§ **Activity**:
Beginning with the line below that contains "(a[k-1] ^ dec);" and ending with the line that contains "# Standard layout, except", copy every line exactly. Copy nothing else.

Records drawn from a dataset
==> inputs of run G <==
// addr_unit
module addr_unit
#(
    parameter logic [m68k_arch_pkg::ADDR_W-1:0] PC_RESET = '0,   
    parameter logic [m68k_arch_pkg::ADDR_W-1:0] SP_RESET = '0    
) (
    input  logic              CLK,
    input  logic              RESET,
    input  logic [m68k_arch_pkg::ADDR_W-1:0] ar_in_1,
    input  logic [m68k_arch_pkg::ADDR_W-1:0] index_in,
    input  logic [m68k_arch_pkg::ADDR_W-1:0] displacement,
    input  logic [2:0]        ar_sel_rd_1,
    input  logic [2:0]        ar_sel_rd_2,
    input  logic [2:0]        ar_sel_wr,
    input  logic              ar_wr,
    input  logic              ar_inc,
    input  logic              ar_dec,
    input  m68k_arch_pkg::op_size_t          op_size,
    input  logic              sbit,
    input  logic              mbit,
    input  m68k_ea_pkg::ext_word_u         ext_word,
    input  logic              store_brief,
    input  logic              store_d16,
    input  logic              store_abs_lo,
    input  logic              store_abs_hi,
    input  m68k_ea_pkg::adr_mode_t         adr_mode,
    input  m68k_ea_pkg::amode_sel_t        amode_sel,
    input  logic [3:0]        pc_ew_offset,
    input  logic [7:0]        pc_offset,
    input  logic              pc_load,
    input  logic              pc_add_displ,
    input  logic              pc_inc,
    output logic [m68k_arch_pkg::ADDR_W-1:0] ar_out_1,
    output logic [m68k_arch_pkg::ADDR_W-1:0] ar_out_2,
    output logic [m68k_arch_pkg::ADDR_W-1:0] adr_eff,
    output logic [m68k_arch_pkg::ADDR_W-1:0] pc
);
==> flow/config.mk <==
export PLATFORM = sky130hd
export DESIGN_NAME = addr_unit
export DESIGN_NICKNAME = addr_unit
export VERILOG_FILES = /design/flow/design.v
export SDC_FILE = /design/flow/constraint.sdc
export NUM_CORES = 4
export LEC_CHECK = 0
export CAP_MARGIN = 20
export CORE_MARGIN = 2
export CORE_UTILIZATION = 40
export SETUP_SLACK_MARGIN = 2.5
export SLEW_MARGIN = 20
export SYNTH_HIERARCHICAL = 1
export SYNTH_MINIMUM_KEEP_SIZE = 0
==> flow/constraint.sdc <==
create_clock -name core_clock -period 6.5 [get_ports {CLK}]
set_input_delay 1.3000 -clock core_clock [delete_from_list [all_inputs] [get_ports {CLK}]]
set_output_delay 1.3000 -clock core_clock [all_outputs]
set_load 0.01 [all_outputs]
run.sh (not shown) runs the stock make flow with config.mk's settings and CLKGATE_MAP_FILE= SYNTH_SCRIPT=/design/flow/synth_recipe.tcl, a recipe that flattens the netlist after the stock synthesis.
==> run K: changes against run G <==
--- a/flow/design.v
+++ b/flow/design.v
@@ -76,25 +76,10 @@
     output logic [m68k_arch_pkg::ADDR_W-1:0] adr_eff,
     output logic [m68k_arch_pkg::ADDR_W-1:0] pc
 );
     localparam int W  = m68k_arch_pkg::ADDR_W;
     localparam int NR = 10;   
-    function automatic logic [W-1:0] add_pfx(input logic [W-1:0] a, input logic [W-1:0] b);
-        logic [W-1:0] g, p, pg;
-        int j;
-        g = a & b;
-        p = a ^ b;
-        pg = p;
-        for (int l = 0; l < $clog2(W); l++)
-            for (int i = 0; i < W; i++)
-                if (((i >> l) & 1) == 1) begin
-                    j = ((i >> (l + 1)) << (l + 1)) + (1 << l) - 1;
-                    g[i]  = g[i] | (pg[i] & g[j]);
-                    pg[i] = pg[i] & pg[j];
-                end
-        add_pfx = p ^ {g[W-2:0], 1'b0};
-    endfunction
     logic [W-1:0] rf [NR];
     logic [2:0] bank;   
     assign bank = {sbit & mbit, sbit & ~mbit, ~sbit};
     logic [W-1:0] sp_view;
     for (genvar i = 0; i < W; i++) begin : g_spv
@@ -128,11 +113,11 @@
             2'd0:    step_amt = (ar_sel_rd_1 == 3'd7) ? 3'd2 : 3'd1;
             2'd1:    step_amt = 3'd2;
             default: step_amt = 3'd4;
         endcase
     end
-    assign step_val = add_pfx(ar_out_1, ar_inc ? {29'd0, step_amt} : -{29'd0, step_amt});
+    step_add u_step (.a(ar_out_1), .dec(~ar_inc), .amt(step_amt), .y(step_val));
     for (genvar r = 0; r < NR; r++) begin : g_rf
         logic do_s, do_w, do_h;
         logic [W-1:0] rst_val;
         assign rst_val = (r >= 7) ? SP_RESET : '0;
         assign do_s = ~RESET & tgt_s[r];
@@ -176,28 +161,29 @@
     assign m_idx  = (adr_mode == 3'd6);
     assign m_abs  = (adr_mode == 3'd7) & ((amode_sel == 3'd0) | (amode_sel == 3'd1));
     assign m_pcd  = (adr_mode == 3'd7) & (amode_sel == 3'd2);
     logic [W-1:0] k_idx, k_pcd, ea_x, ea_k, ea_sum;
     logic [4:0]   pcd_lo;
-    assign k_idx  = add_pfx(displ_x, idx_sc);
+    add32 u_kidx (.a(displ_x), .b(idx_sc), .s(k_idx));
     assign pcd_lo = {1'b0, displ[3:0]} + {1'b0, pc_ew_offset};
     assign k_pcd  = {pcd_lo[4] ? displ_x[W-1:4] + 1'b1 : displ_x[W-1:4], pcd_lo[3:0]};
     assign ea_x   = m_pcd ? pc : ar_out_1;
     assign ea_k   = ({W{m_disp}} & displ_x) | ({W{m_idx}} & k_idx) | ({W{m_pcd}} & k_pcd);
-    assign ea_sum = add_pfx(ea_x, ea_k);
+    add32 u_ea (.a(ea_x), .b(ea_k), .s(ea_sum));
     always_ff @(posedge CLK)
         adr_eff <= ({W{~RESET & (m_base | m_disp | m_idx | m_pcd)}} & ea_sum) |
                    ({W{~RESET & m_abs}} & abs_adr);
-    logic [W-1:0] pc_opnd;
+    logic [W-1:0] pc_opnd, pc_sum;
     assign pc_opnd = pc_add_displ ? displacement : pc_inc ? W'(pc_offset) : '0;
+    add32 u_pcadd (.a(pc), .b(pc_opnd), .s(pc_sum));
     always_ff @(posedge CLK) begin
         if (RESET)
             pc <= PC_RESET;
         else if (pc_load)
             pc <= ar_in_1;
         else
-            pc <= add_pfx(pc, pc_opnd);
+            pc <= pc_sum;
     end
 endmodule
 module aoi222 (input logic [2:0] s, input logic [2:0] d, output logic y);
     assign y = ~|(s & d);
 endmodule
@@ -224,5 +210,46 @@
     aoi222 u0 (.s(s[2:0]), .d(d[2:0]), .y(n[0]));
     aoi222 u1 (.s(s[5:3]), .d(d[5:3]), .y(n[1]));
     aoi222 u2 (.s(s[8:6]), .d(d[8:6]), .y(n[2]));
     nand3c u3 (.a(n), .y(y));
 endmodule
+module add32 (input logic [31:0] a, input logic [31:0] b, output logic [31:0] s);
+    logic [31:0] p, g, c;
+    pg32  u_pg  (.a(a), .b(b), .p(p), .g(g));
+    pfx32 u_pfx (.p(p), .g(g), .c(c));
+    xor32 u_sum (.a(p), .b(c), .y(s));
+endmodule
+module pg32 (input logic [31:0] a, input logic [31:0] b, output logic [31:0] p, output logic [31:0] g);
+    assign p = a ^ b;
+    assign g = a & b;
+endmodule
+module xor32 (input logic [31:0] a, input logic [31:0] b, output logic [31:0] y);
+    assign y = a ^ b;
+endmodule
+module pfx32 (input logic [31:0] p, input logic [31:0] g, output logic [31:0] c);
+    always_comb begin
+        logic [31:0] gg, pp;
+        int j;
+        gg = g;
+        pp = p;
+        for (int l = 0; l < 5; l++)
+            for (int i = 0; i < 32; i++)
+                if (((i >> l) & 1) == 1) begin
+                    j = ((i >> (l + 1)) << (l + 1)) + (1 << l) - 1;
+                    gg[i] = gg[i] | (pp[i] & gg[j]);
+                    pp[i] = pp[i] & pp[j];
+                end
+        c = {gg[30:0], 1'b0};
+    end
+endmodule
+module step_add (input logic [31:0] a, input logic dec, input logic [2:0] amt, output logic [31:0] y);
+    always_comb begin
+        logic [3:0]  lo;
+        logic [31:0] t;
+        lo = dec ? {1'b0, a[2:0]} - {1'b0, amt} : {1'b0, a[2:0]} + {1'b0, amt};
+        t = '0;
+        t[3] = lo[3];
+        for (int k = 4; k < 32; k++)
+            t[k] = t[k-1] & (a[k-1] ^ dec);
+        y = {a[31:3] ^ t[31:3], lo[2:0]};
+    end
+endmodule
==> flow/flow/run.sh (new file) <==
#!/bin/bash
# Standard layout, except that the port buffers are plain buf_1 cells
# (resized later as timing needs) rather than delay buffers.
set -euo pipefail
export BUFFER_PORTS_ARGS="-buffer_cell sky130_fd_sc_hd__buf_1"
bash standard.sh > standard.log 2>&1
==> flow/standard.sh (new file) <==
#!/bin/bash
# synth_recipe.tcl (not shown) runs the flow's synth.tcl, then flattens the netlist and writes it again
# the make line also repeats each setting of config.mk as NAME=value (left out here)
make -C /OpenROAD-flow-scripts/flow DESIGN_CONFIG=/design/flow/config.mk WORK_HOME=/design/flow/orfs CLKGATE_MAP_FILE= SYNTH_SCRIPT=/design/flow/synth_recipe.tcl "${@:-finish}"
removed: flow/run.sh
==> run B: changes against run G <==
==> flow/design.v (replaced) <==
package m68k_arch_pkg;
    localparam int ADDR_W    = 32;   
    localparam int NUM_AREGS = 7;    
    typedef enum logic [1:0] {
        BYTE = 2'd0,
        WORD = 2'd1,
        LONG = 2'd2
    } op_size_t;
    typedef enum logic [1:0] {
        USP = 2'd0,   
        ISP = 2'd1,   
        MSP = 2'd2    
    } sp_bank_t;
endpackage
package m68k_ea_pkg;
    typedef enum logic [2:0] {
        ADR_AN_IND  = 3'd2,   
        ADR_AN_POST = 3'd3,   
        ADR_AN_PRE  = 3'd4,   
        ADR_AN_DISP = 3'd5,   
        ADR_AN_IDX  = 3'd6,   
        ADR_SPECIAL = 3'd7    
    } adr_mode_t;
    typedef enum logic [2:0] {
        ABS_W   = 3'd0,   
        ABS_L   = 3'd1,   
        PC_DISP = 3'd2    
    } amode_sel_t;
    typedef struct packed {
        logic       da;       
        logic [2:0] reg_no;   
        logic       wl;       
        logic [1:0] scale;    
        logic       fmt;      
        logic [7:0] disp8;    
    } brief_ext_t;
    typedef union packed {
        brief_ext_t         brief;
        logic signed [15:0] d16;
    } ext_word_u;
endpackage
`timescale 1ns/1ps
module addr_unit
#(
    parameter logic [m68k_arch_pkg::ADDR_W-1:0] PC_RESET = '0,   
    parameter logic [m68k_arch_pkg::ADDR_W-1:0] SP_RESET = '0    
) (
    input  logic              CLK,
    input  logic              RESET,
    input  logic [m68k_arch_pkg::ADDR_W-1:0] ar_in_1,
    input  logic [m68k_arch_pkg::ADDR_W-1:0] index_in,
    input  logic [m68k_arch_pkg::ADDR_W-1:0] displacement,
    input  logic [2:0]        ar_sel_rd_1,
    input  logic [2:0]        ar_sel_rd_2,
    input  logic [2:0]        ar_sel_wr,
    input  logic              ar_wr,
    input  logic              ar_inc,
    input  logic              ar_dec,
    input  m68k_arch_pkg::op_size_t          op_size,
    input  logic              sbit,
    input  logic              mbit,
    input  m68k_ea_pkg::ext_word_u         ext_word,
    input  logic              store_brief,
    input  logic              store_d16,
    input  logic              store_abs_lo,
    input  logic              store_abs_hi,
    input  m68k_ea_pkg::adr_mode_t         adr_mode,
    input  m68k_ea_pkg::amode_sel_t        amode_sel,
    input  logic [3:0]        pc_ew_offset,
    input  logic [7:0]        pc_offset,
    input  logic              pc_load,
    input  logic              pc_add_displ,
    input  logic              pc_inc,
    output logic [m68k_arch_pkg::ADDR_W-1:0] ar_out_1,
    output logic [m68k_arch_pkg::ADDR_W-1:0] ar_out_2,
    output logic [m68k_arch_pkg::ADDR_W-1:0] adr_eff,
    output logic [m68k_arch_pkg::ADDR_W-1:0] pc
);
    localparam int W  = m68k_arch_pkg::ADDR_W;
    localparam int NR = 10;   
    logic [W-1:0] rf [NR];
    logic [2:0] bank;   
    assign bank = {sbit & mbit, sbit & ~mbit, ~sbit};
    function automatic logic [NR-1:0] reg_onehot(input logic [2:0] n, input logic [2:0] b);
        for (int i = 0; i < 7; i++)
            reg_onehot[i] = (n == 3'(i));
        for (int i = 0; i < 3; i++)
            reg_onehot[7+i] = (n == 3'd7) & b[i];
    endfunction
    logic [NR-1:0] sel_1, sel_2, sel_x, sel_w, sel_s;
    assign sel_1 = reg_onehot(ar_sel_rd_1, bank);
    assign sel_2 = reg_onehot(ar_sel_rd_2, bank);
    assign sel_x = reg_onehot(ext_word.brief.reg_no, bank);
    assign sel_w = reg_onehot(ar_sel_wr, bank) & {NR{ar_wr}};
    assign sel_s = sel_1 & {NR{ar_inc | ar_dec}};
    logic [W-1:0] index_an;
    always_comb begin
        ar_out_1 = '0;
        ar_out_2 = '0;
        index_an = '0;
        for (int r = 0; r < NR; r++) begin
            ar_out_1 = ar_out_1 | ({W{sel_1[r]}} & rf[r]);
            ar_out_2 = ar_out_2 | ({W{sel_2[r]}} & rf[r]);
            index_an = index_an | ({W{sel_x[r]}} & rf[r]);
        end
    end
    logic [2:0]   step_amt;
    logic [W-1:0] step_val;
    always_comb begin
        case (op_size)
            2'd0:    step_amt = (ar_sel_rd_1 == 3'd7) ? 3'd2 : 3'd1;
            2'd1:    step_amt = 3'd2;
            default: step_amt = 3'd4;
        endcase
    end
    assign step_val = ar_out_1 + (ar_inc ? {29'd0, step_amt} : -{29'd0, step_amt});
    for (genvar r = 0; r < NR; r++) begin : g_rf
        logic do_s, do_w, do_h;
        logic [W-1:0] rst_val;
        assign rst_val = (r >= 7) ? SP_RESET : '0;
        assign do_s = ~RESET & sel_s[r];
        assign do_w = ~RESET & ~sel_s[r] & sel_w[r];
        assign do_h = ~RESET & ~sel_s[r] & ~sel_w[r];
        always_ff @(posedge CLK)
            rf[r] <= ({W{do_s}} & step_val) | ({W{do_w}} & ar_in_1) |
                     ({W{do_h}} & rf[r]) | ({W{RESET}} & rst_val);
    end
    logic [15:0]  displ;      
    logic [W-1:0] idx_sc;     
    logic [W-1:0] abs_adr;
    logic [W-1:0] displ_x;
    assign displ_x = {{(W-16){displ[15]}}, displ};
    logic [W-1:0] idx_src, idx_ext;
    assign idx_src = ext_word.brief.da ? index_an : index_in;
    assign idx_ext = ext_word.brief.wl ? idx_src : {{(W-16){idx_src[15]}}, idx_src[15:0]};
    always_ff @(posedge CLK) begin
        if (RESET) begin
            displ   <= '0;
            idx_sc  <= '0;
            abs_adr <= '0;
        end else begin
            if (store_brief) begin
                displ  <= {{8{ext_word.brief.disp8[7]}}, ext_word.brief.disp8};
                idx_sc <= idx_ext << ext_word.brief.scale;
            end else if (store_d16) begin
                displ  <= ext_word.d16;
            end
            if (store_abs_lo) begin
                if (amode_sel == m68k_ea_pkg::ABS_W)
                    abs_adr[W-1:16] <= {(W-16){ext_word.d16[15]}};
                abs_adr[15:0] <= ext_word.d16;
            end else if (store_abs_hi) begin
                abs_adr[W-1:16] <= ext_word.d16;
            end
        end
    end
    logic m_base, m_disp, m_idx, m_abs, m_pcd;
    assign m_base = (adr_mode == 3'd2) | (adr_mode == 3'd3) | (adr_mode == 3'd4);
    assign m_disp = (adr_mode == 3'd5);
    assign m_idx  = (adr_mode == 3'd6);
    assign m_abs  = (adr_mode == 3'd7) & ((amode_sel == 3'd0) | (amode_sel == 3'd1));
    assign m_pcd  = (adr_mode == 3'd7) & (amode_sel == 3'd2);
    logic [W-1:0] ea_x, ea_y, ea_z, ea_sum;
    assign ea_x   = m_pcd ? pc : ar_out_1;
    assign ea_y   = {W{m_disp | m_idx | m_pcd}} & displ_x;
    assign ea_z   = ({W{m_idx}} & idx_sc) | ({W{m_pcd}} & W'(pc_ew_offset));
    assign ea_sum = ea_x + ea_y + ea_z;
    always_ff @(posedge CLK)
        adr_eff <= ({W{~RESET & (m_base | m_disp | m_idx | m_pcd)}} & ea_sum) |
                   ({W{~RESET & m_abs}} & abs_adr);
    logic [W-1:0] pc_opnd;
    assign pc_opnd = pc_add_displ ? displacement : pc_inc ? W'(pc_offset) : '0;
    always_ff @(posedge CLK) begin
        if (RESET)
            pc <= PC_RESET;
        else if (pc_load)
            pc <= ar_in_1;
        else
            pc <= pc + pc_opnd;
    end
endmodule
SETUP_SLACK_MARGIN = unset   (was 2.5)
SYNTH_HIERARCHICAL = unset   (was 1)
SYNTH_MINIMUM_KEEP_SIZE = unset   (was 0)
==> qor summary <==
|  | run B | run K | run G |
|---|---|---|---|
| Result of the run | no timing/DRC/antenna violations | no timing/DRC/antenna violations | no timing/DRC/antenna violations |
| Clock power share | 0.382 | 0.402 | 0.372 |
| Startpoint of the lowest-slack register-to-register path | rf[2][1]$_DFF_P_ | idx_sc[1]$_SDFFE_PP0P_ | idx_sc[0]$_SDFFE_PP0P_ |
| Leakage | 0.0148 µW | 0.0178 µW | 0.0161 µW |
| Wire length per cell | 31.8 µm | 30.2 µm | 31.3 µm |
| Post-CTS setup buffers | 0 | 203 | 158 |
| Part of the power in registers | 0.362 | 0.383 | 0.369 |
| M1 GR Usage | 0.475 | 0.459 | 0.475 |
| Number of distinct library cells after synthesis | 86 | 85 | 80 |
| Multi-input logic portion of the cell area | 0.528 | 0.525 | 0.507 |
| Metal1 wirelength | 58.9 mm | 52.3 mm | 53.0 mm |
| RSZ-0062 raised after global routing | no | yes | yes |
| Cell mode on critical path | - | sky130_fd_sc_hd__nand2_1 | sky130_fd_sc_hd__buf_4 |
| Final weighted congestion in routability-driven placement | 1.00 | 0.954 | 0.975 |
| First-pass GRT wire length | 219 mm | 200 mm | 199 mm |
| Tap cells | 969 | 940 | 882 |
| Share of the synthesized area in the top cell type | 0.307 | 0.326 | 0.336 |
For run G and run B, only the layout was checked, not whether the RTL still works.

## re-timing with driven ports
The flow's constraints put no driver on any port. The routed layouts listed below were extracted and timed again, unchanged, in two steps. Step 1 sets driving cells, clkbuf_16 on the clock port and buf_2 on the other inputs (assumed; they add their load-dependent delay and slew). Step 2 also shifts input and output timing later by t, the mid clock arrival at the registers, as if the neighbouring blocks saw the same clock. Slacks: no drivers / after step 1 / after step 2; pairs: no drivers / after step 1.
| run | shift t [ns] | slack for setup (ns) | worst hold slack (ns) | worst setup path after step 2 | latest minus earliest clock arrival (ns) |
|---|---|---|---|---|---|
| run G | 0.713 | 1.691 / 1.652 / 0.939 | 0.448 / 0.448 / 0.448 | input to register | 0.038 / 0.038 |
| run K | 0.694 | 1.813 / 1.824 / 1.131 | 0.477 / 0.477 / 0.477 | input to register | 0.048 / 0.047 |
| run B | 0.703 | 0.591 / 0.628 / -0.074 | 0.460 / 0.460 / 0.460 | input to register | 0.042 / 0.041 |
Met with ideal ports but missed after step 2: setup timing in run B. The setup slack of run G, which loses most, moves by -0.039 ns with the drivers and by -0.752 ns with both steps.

§ **Exercise result**:
+            t[k] = t[k-1] & (a[k-1] ^ dec);
+        y = {a[31:3] ^ t[31:3], lo[2:0]};
+    end
+endmodule
==> flow/flow/run.sh (new file) <==
#!/bin/bash
# Standard layout, except that the port buffers are plain buf_1 cells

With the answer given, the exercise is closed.